Nuryanto: Postur APBD Batam 2021 Berimbang, Nilainya Mencapai Rp 2,9 Triliun



BATAM - Setelah melakukan pembahasan marathon atas ranperda tentang APBD Kota Batam tahun anggaran 2021, baik di tingkat komisi maupun badan anggaran, Ketua DPRD Nuryanto menyebutkan bahwa APBD 2021 disepakati sebesar Rp2.968.574.058.069 (2 trilyun 968 milyar 574 juta 058 ribu 069 rupiah), dengan rincian sebagai berikut: 

Pendapatan daerah sebesar Rp2.860.863.224.402 (2 trilyun 860 milyar 863 juta 224 ribu 402 rupiah), dengan rincian: 
pendapatan asli daerah: Rp1.432.991.908.451 (1 trilyun 432 milyar 991 juta 908 ribu 451 rupiah); pendapatan transfer: Rp1.318.855.115.948 (1 trilyun 318 milyar 855 juta 115 ribu 948 rupiah); lain-lain pendapatan daerah yang sah: Rp109.016.200.000 (109 milyar 16 juta 200 ribu rupiah).

Belanja
daerah sebesar Rp 2.968.574.058.069 (2 trilyun 968 milyar 574 juta 58 ribu 69 rupiah), terdiri dari: belanja tidak terduga: Rp87.000.000.000 (87 milyar).

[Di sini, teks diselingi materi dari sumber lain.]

<file path="config.mk">
export PLATFORM = sky130hd
export DESIGN_NAME = ex_mem_stage
export DESIGN_NICKNAME = d
export VERILOG_FILES = /design/src/rtl/ex_pkg.sv /design/src/rtl/ex_mem_stage_alu.sv /design/src/rtl/ex_mem_stage.sv
export SDC_FILE = /design/constraint.sdc
export NUM_CORES = 1
export LEC_CHECK = 0
export BUFFER_PORTS_ARGS = -buffer_cell sky130_fd_sc_hd__clkbuf_2
export CORE_MARGIN = 5
export CORE_UTILIZATION = 50
export CTS_BUF_LIST = sky130_fd_sc_hd__clkbuf_8
export DETAILED_ROUTE_END_ITERATION = 6
export PLACE_DENSITY = 0.77
export SETUP_SLACK_MARGIN = 0.1
export SLEW_MARGIN = 20
export SYNTH_ARGS = -nofsm -noshare
export SYNTH_HDL_FRONTEND = slang
export SYNTH_SLANG_ARGS = --single-unit
</file>
<file path="constraint.sdc">
create_clock -name clk -period 6.9 [get_ports clk]
set_input_delay 1.38 -clock clk [delete_from_list [all_inputs] [get_ports clk]]
set_output_delay 1.38 -clock clk [all_outputs]
set_load 0.005 [all_outputs]
</file>
<file path="src/rtl/ex_pkg.sv">
// ex_pkg: shared encodings for the execute stage.
//   - alu_op encodings and R-type funct constants
//   - alu_fn_e: internal ALU function after decode
//   - state_e: execute-stage FSM states
//   - forward-select encodings (used when EX_FWD_EN is defined)
package ex_pkg;

  localparam logic [1:0] ALU_OP_ADD   = 2'b00;
  localparam logic [1:0] ALU_OP_SUB   = 2'b01;
  localparam logic [1:0] ALU_OP_FUNCT = 2'b10;
  localparam logic [1:0] ALU_OP_OR    = 2'b11;

  localparam logic [5:0] FUNCT_ADD = 6'b100000;
  localparam logic [5:0] FUNCT_SUB = 6'b100010;
  localparam logic [5:0] FUNCT_AND = 6'b100100;
  localparam logic [5:0] FUNCT_OR  = 6'b100101;
  localparam logic [5:0] FUNCT_SLT = 6'b101010;
  localparam logic [5:0] FUNCT_MUL = 6'b011000;

  // Forward-select: 10 takes the EX/MEM value, 01 the MEM/WB value,
  // 00 and 11 both keep the register-file value.
  localparam logic [1:0] FWD_NONE     = 2'b00;
  localparam logic [1:0] FWD_MEMWB    = 2'b01;
  localparam logic [1:0] FWD_EXMEM    = 2'b10;
  localparam logic [1:0] FWD_NONE_ALT = 2'b11;

  typedef enum logic [2:0] {
    ALU_ADD,
    ALU_SUB,
    ALU_AND,
    ALU_OR,
    ALU_SLT,
    ALU_MUL,
    ALU_NONE
  } alu_fn_e;

  typedef enum logic {
    ST_IDLE,
    ST_MUL_BUSY
  } state_e;

  // Map alu_op plus funct onto the internal ALU function. Unknown
  // funct codes map to ALU_NONE, which produces a zero result.
  function automatic alu_fn_e decodeAluFn(input logic [1:0] aluOp,
                                          input logic [5:0] funct);
    alu_fn_e fn;
    fn = ALU_NONE;
    case (aluOp)
      ALU_OP_ADD: fn = ALU_ADD;
      ALU_OP_SUB: fn = ALU_SUB;
      ALU_OP_OR:  fn = ALU_OR;
      default: begin
        case (funct)
          FUNCT_ADD: fn = ALU_ADD;
          FUNCT_SUB: fn = ALU_SUB;
          FUNCT_AND: fn = ALU_AND;
          FUNCT_OR:  fn = ALU_OR;
          FUNCT_SLT: fn = ALU_SLT;
          FUNCT_MUL: fn = ALU_MUL;
          default:   fn = ALU_NONE;
        endcase
      end
    endcase
    return fn;
  endfunction

endpackage

</file>
<file path="src/rtl/ex_mem_stage_alu.sv">
// ex_alu: single-cycle combinational ALU (ADD/SUB/AND/OR/signed SLT).
// Ports:
//   fn_i      decoded ALU function
//   a_i, b_i  operands
//   result_o  result; zero for ALU_MUL/ALU_NONE (multiply lives elsewhere)
module ex_alu
  import ex_pkg::*;
#(
  parameter int XLEN = 32
) (
  input  alu_fn_e         fn_i,
  input  logic [XLEN-1:0] a_i,
  input  logic [XLEN-1:0] b_i,
  output logic [XLEN-1:0] result_o
);

  // Plain function select; ADD/SUB wrap naturally at XLEN bits.
  always_comb begin
    result_o = '0;
    case (fn_i)
      ALU_ADD: result_o = a_i + b_i;
      ALU_SUB: result_o = a_i - b_i;
      ALU_AND: result_o = a_i & b_i;
      ALU_OR:  result_o = a_i | b_i;
      ALU_SLT: result_o = {{(XLEN-1){1'b0}}, ($signed(a_i) < $signed(b_i))};
      default: result_o = '0;
    endcase
  end

endmodule

</file>
<file path="src/rtl/ex_mem_stage.sv">
// ex_mem_stage: execute stage plus the EX/MEM pipeline register, with an
// iterative shift-add multiplier that stalls upstream while it runs.
// Optional feature macro: EX_FWD_EN adds operand forwarding ports.
// Ports:
//   clk, rst           clock, synchronous active-high reset
//   flush              kill the current EX operation (bubble next edge)
//   wb_in/mem_in/ex_in ID/EX control fields
//   npc_in, rs_val, rt_val, imm, rt_idx, rd_idx   ID/EX data fields
//   stall              hold PC, IF/ID and ID/EX this cycle
//   wb_out, mem_out, branch_target, zero, alu_result, store_data, dest_reg
//                      registered EX/MEM outputs
//   fwd_a, fwd_b, exmem_fwd, memwb_fwd   forwarding inputs (EX_FWD_EN)
module ex_mem_stage
  import ex_pkg::*;
#(
  parameter int MUL_CYCLES = 32,
  parameter int XLEN       = 32
) (
  input  logic            clk,
  input  logic            rst,
  input  logic            flush,
  input  logic [1:0]      wb_in,
  input  logic [2:0]      mem_in,
  input  logic [3:0]      ex_in,
  input  logic [XLEN-1:0] npc_in,
  input  logic [XLEN-1:0] rs_val,
  input  logic [XLEN-1:0] rt_val,
  input  logic [XLEN-1:0] imm,
  input  logic [4:0]      rt_idx,
  input  logic [4:0]      rd_idx,
`ifdef EX_FWD_EN
  input  logic [1:0]      fwd_a,
  input  logic [1:0]      fwd_b,
  input  logic [XLEN-1:0] exmem_fwd,
  input  logic [XLEN-1:0] memwb_fwd,
`endif
  output logic            stall,
  output logic [1:0]      wb_out,
  output logic [2:0]      mem_out,
  output logic [XLEN-1:0] branch_target,
  output logic            zero,
  output logic [XLEN-1:0] alu_result,
  output logic [XLEN-1:0] store_data,
  output logic [4:0]      dest_reg
);

  localparam int CNT_W = $clog2(MUL_CYCLES);
  localparam logic [CNT_W-1:0] CNT_LAST = CNT_W'(MUL_CYCLES - 1);

  logic [XLEN-1:0] opA, rtFwd, opB, aluRes, branchCalc, prodStep;
  logic [4:0]      destSel;
  alu_fn_e         aluFn;
  logic            isMul, stallRaw;

  state_e          state_q, state_d;
  logic [CNT_W-1:0] cnt_q, cnt_d;
  logic [XLEN-1:0] mcand_q, mcand_d, mplier_q, mplier_d, prod_q, prod_d;
  logic [1:0]      mulWb_q, mulWb_d;
  logic [2:0]      mulMem_q, mulMem_d;
  logic [4:0]      mulDest_q, mulDest_d;
  logic [XLEN-1:0] mulTarget_q, mulTarget_d, mulStore_q, mulStore_d;

  logic [1:0]      wb_q, wb_d;
  logic [2:0]      mem_q, mem_d;
  logic [XLEN-1:0] target_q, target_d, result_q, result_d, store_q, store_d;
  logic            zero_q, zero_d;
  logic [4:0]      dest_q, dest_d;

`ifdef EX_FWD_EN
  // Operand forwarding; 00 and 11 both fall through to the register value.
  always_comb begin
    opA = rs_val;
    case (fwd_a)
      FWD_EXMEM: opA = exmem_fwd;
      FWD_MEMWB: opA = memwb_fwd;
      default:   opA = rs_val;
    endcase
  end

  always_comb begin
    rtFwd = rt_val;
    case (fwd_b)
      FWD_EXMEM: rtFwd = exmem_fwd;
      FWD_MEMWB: rtFwd = memwb_fwd;
      default:   rtFwd = rt_val;
    endcase
  end
`else
  assign opA   = rs_val;
  assign rtFwd = rt_val;
`endif

  assign opB        = ex_in[0] ? imm : rtFwd;
  assign aluFn      = decodeAluFn(ex_in[2:1], imm[5:0]);
  assign isMul      = (aluFn == ALU_MUL);
  assign destSel    = ex_in[3] ? rd_idx : rt_idx;
  assign branchCalc = npc_in + {imm[XLEN-3:0], 2'b00};
  // Partial product after this cycle's step; on the last step it is the
  // full low-XLEN product.
  assign prodStep   = prod_q + (mplier_q[0] ? mcand_q : '0);

  ex_alu #(.XLEN(XLEN)) u_alu (
    .fn_i    (aluFn),
    .a_i     (opA),
    .b_i     (opB),
    .result_o(aluRes)
  );

  // Next-state and EX/MEM load logic. The EX/MEM fields default to a
  // bubble (all zero); only a normal op or a finished multiply loads data.
  always_comb begin
    state_d     = state_q;
    cnt_d       = cnt_q;
    mcand_d     = mcand_q;
    mplier_d    = mplier_q;
    prod_d      = prod_q;
    mulWb_d     = mulWb_q;
    mulMem_d    = mulMem_q;
    mulDest_d   = mulDest_q;
    mulTarget_d = mulTarget_q;
    mulStore_d  = mulStore_q;
    wb_d        = '0;
    mem_d       = '0;
    target_d    = '0;
    result_d    = '0;
    store_d     = '0;
    zero_d      = 1'b0;
    dest_d      = '0;
    stallRaw    = 1'b0;

    case (state_q)
      ST_IDLE: begin
        if (flush) begin
          state_d = ST_IDLE;
        end else if (isMul) begin
          stallRaw    = 1'b1;
          state_d     = ST_MUL_BUSY;
          cnt_d       = '0;
          mcand_d     = opA;
          mplier_d    = opB;
          prod_d      = '0;
          mulWb_d     = wb_in;
          mulMem_d    = mem_in;
          mulDest_d   = destSel;
          mulTarget_d = branchCalc;
          mulStore_d  = rtFwd;
        end else begin
          wb_d     = wb_in;
          mem_d    = mem_in;
          target_d = branchCalc;
          result_d = aluRes;
          zero_d   = (aluRes == '0);
          store_d  = rtFwd;
          dest_d   = destSel;
        end
      end
      ST_MUL_BUSY: begin
        stallRaw = 1'b1;
        if (flush) begin
          state_d = ST_IDLE;
        end else begin
          prod_d   = prodStep;
          mcand_d  = mcand_q << 1;
          mplier_d = mplier_q >> 1;
          cnt_d    = cnt_q + 1'b1;
          if (cnt_q == CNT_LAST) begin
            state_d  = ST_IDLE;
            wb_d     = mulWb_q;
            mem_d    = mulMem_q;
            target_d = mulTarget_q;
            result_d = prodStep;
            zero_d   = (prodStep == '0);
            store_d  = mulStore_q;
            dest_d   = mulDest_q;
          end
        end
      end
      default: state_d = ST_IDLE;
    endcase
  end

  // Reset has priority over any issue in flight, so mask stall during it.
  assign stall = stallRaw & ~rst;

  // State, multiplier and EX/MEM registers with synchronous reset.
  always_ff @(posedge clk) begin
    if (rst) begin
      state_q     <= ST_IDLE;
      cnt_q       <= '0;
      mcand_q     <= '0;
      mplier_q    <= '0;
      prod_q      <= '0;
      mulWb_q     <= '0;
      mulMem_q    <= '0;
      mulDest_q   <= '0;
      mulTarget_q <= '0;
      mulStore_q  <= '0;
      wb_q        <= '0;
      mem_q       <= '0;
      target_q    <= '0;
      result_q    <= '0;
      store_q     <= '0;
      zero_q      <= 1'b0;
      dest_q      <= '0;
    end else begin
      state_q     <= state_d;
      cnt_q       <= cnt_d;
      mcand_q     <= mcand_d;
      mplier_q    <= mplier_d;
      prod_q      <= prod_d;
      mulWb_q     <= mulWb_d;
      mulMem_q    <= mulMem_d;
      mulDest_q   <= mulDest_d;
      mulTarget_q <= mulTarget_d;
      mulStore_q  <= mulStore_d;
      wb_q        <= wb_d;
      mem_q       <= mem_d;
      target_q    <= target_d;
      result_q    <= result_d;
      store_q     <= store_d;
      zero_q      <= zero_d;
      dest_q      <= dest_d;
    end
  end

  assign wb_out        = wb_q;
  assign mem_out       = mem_q;
  assign branch_target = target_q;
  assign zero          = zero_q;
  assign alu_result    = result_q;
  assign store_data    = store_q;
  assign dest_reg      = dest_q;

endmodule

</file>
Word-level counts from Yosys, hierarchy flattened. Cells that the tools add are included.

Output and inout bits: 108. Latch bits: 0. ROM bits: 0. Input bits: 150. Logic and storage cells: 115. RAM bits: 0. Bits in registers: 283. Memories: 0.

Equality and inequality tests: 17. $add $sub $neg: 5. Reduce and logical (&&, ||, !) cells: 6. Shift operators: 0. Divide/modulo/power cells: 0. Order comparisons: 1. Multipliers: 0. Bitwise logic cells: 6. Multiplexer cells: 63.

Operators with widths (count): 2-to-1 mux 32 bit (23); case mux 32 bit (2 select lines) (6); case mux 32 bit (5 select lines) (1); adder 32 bit (3); zero test 32 bit (2); 2-to-1 mux 5 bit (8); bitwise AND 32 bit (1); less-than comparator 32 bit (1); bitwise OR 32 bit (1); subtractor 32 bit (1); == test 6 bit (second input constant) (5); case mux 5 bit (2 select lines) (2); case mux 3 bit (6 select lines) (1); 2-to-1 mux 3 bit (4); case mux 3 bit (3 select lines) (1); 2-to-1 mux 1 bit (8); 2-to-1 mux 2 bit (4); == test 3 x 2 -> 1 bit (second input constant) (2); == test 3 bit (second input constant) (2); == test 6 x 5 -> 1 bit (second input constant) (1); inequality test 2 bit (second input constant) (3); case mux 1 bit (2 select lines) (3); case mux 3 bit (2 select lines) (1); AND reduction 3 bit (2); 10 further kinds (12).

Logic depth before layout (Yosys ltp). Gate-level depths: netlist (run 1).

Depth after elaboration: 9. Gate-level depth with buffers: 17.

Cells and area by module. Synthesis (run 1) repeated with hierarchy kept, for this count alone.

Cells, all modules: 2485. Area, all modules: 19431.1 um2.

Modules (own cells, without submodules): ex_mem_stage (seq. area each 5665.4 um2, times used 1, area an instance 14597.8 um2, cells each 1747); ex_alu (seq. area each 0.0 um2, times used 1, area an instance 4833.4 um2, cells each 738).

Worst setup path before layout (run 1). No wires, ideal clock.

Kind: input to register. Start point: input port ex_in[0]. End point: register zero_q (netlist: zero). Data required time: 6.804 ns. Arrival: 5.416 ns. Slack: 1.389 ns. Stages on the path: 17. Library setup time: 0.096 ns. Buffers on the path: 2. Cells stage by stage: clkbuf_1 buf_1 mux2i_1 inv_1 fa_1 o21bai_1 o2111ai_1 a311o_1 o31ai_1 nand4_1 nand3_1 o21a_1 nor4b_1 or4_1 a2111oi_0 nand4_1 o41ai_2.

Cells in the longest elaborated chain, start to end: 7. Elaborated cells on any way between the ends: 11. Those cells by class: add/sub (2); order compare (1); mux (5); bitwise (2); reduce/logical (1).

RTL lines: start: declaration (RTL line ex_mem_stage.sv:24) `input logic [3:0] ex_in,`; 2-to-1 mux 32 bit (*) (RTL line ex_mem_stage.sv:93) `assign opB = ex_in[0] ? imm : rtFwd;`; subtractor 32 bit (tied with other cells) (RTL line ex_mem_stage_alu.sv:22) `ALU_SUB: result_o = a_i - b_i;`; case mux 32 bit (5 select lines) (*) (RTL line ex_mem_stage_alu.sv:20) `case (fn_i)`; zero test 32 bit (*) (RTL line ex_mem_stage.sv:152) `zero_d = (aluRes == '0);`; 2-to-1 mux 1 bit (*) (RTL line ex_mem_stage.sv:135) `end else if (isMul) begin`; 2-to-1 mux 1 bit (*) (RTL line ex_mem_stage.sv:133) `if (flush) begin`; case mux 1 bit (2 select lines) (*) (RTL line ex_mem_stage.sv:131) `case (state_q)`; end signal: assignment (RTL line ex_mem_stage.sv:221) `zero_q <= zero_d;`; end: declaration (RTL line ex_mem_stage.sv:66) `logic zero_q, zero_d;`.

Every way passes the cells marked *; elsewhere a longest branch is shown, timed or not. A chain may end at the register's enable or synchronous reset.

Worst setup path in the final report (run 1). Ends and elaborated chain as after synthesis.

==> flow_summary.json, run 1 <==
{
  "numCtsBuffers": 49,
  "worstPathArrival_ps": 6020,
  "fillers": 3478,
  "place_hpwl_um": 50900,
  "drv_slew": 0,
  "clock_path_buffers": 3,
  "synth_edf_count": 0,
  "combPwrFrac": 0.237,
  "routed_wl_um": 67800,
  "cts.clk_slew.worst_paths_ps": 60,
  "start_util": 0.503,
  "antenna_left": 0,
  "vias": 19199,
  "relSlewSlack": 0.320,
  "rsz0062_at_grt": "no",
  "port_buffers": 257,
  "cp_top_family": "simple AND/OR/NAND/NOR gates",
  "cts_tree": "built",
  "p_int_w": 0.00291,
  "switching_share": 0.320,
  "cts-root-buf": "clkbuf_8",
  "ctsResizeCount": 0,
  "n_antenna_cell": 0,
  "end_kind": "register",
  "min_period_ps": 5490,
  "crit_buf_inv": 2,
  "cts-htree-levels": 2,
  "critPathMaxFanout": 19,
  "netlist_area_um2": 18800,
  "synth_flop_cell": "dfxtp_1",
  "power_w": 0.00427,
  "worstPathRequired_ps": 7420,
  "maxCapViolCount": 0,
  "io_pins": 258,
  "clock.fmax_mhz": 182,
  "first_iter_violations": 2057,
  "setup_viol": 0,
  "vdd_ir_drop_max_uv": 191,
  "die_y_um": 204,
  "placed_area_um2": 20500,
  "path_cells": "clkbuf_2 > buf_4 > mux2i_1 > ha_1 > nand2b_1 > nor2_1 > nand4_1 > or3b_1 > a21oi_1 > nand3_1 > nor4b_1 > or4_1 > a2111oi_0 > nand4_1 > o41ai_2",
  "clock-sinks": 283,
  "finalCritPeriodShare": 0.796,
  "start_kind": "input pin",
  "rows": 71,
  "overflow": 0,
  "setup_tns_ps": 0,
  "wl_per_cell_um": 21.4,
  "p_sw_w": 0.00137,
  "grt_pass1_wl_um": 104000,
  "max_stage_delay_ps": 540,
  "die_w_um": 204,
  "leakage_nw": 9.34,
  "grt_pass1_vias": 18320,
  "synthArstFlopShare": 0,
  "syn2layout_area_growth_pct": 14.4,
  "final_area_um2": 21500,
  "synth_warnings": 0,
  "insertion_delay_ps": 630,
  "reg2reg_from": "mplier_q[0]",
  "synth_fp_nets": 2756,
  "antenna_found_initial": 0,
  "min_from": "mplier_q[30]",
  "clockPowerShare": 0.369,
  "power_density_nw_per_um2": 198,
  "critical-path-slowest-cell": "a21oi_1",
  "die_area_um2": 41600,
  "hold_viol": 0,
  "ys_ff_latch": 283,
  "avgSynthCellArea_um2": 7.76,
  "status": "finished clean",
  "synth_cell_types": 78,
  "worstSetupPathType": "in2reg",
  "grt.total_usage": 0.312,
  "nets": 2949,
  "grt_max_degree": 200,
  "crit_top_cell": "nand4_1",
  "worstHoldPathType": "reg2reg",
  "firstDrtPassIters": 7,
  "worst_pin_slew_ps": 1020,
  "synth_cells": 2426,
  "hold_buffers": 0,
  "postCtsSetupRepairBufs": 0,
  "gp_congestion": 1.04,
  "pwr-share-seq": 0.395,
  "skew_ps": 31.8,
  "drc": 0,
  "drive_above_1_share": 0.152,
  "core-area_um2": 37400,
  "worstSetupStartpoint": "ex_in[0]",
  "via_per_inst": 6.06,
  "ys_seq_area_frac": 0.301
}
cells in the final DEF (no fill, tap or decap), types with 9 or more instances in the layout:
cell,count
a211oi_1,55
a21o_1,26
a21oi_1,247
a221o_1,13
a22oi_1,129
a31oi_1,18
and2_1,43
and3_1,12
buf_4,34
clkbuf_2,256
clkbuf_8,65
dfxtp_1,281
ha_1,176
inv_1,121
mux2i_1,69
nand2_1,290
nand2b_1,19
nand3_1,23
nand4_1,10
nor2_1,289
nor2b_1,25
nor3_1,32
nor4_1,16
o211ai_1,12
o21a_1,16
o21ai_0,93
o21bai_1,17
o221ai_1,9
o22ai_1,13
o31ai_1,11
or3_1,11
xnor2_1,49
xor2_1,19
cell families (layout without fill, tap and decap cells):
kind of cell,Yosys count,count (layout),synth area share
muxes,76,76,0.0409
AOI/OAI and AO/OA,754,754,0.263
adders and majority gates,180,180,0.121
DFF,283,283,0.301
buffers and inverters,255,486,0.0511
and+or+nand+nor,810,810,0.191
xor gates and xnor gates,68,68,0.0316
power by group through the flow:
stage	sequential [W]	clock [W]	combinational, W
2_1_floorplan	0.00172	0	0.000613
3_3_place_gp	0.00172	0	0.000976
3_5_place_dp	0.00172	0	0.000980
4_1_cts	0.00169	0.00160	0.000988
5_1_grt	0.00169	0.00169	0.00109
6_report	0.00169	0.00158	0.00101
metal layers:
| metal | vias to the layer above | share of wire | GRT usage |
|---|---|---|---|
| li1 | 9039 | - | - |
| met1 | 9063 | 0.41 | 0.413 |
| met2 | 917 | 0.45 | 0.493 |
| met3 | 180 | 0.083 | 0.0563 |
| met4 | 0 | 0.053 | 0.150 |
| met5 | - | 0 | 0 |
cells in the mapped netlist (all sizes together) (6+ instances only):
cell / n / area share
a21o: 27 / 0.011
xnor2: 49 / 0.023
or4: 7 / 0.0028
dfxtp: 283 / 0.30
o211ai: 12 / 0.0048
and2: 45 / 0.015
o31ai: 11 / 0.0044
a21oi: 247 / 0.066
a221oi: 6 / 0.0028
nor3: 33 / 0.0088
o21bai: 17 / 0.0068
a221o: 13 / 0.0069
o22ai: 13 / 0.0043
o31a: 7 / 0.0033
a22oi: 129 / 0.051
nand2: 290 / 0.058
a22o: 6 / 0.0028
nand2b: 20 / 0.0066
xor2: 19 / 0.0088
and3: 12 / 0.0040
o21ai: 99 / 0.026
ha: 176 / 0.12
or2: 6 / 0.0020
o221ai: 9 / 0.0042
nand4: 10 / 0.0033
a31o: 6 / 0.0028
clkbuf: 134 / 0.027
mux2i: 69 / 0.037
a211o: 7 / 0.0033
nand3: 23 / 0.0061
nor2b: 26 / 0.0086
buf: 16 / 0.0035
or3: 11 / 0.0037
nor2: 291 / 0.058
a31oi: 18 / 0.0060
o21a: 16 / 0.0064
mux2: 7 / 0.0042
inv: 105 / 0.021
nor4: 17 / 0.0060
a211oi: 56 / 0.023
area by class of cell:
type | count | area [um2] | area share
multi-input combinational | 1888 | 12300 | 0.569
sequential | 283 | 5670 | 0.263
timing repair buffer | 292 | 1570 | 0.0729
clock buffer | 64 | 881 | 0.0409
tap | 511 | 639 | 0.0297
inverter | 105 | 394 | 0.0183
clock inverter | 25 | 138 | 0.00639
per-stage QoR:
| step | utilization | hold slack [ps] | setup slack [ps] | instances |
|---|---|---|---|---|
| floorplan | - | 432 | 1390 | 2426 |
| detailed placement | 0.549 | 445 | 926 | 3079 |
| finish | 0.576 | 451 | 1410 | 3168 |
| global placement | 0.549 | 439 | 939 | 3079 |
| CTS | 0.576 | 453 | 1570 | 3168 |
| global route | 0.576 | 472 | 1240 | 3168 |
worst paths after layout:
| check | slack [ps] | cells past startpoint | to |
|---|---|---|---|
| setup / recovery | 1410 | 15 | zero |
| hold / removal | 450 | 2 | mplier_q[30] |
| setup reg to reg | 2220 | 15 | zero |
| hold reg to reg | 450 | 2 | mplier_q[30] |
tightest hold or removal path, cell delays in order, from the launching register on:
cell and delay [ps]:
dfxtp_1 310, nand2_1 50, a21oi_1 50
(Power assumes the default switching activity.)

Penerimaan pembiayaan: sisa lebih perhitungan anggaran daerah tahun sebelumnya: Rp107.710.833.667 (107 milyar 710 juta 833 ribu 667 rupiah). 

"Sehingga postur APBD Kota Batam tahun anggaran 2021 adalah berimbang," kata Nuryanto.

Penjabat sementara (Pjs) Wali Kota Batam, Syamsul Bahrum mengatakan menyampaikan penghargaan dan terima kasih kepada Badan Anggaran.

Dimana telah melaksanakan pembahasan bersama Tim Anggaran Pemerintah Daerah atas rancangan Perda APBD Kota Batam Tahun Anggaran 2021.

“Sehingga hari ini dapat diselesaikan sesuai dengan agenda dan jadwal yang telah ditetapkan,” kata Syamsul Jumat (27/11/2020) malam.

Selanjutnya akan disampaikan kepada Gubernur Kepulauan Riau untuk dievaluasi sesuai dengan ketentuan yang berlaku.  

Syamsul menegaskan bahwa Pemko Batam telah mengakomodir aspirasi yang telah disampaikan dan akan menindaklanjuti semua masukan yang disampaikan sesuai dengan ketentuan peraturan perundangan yang berlaku.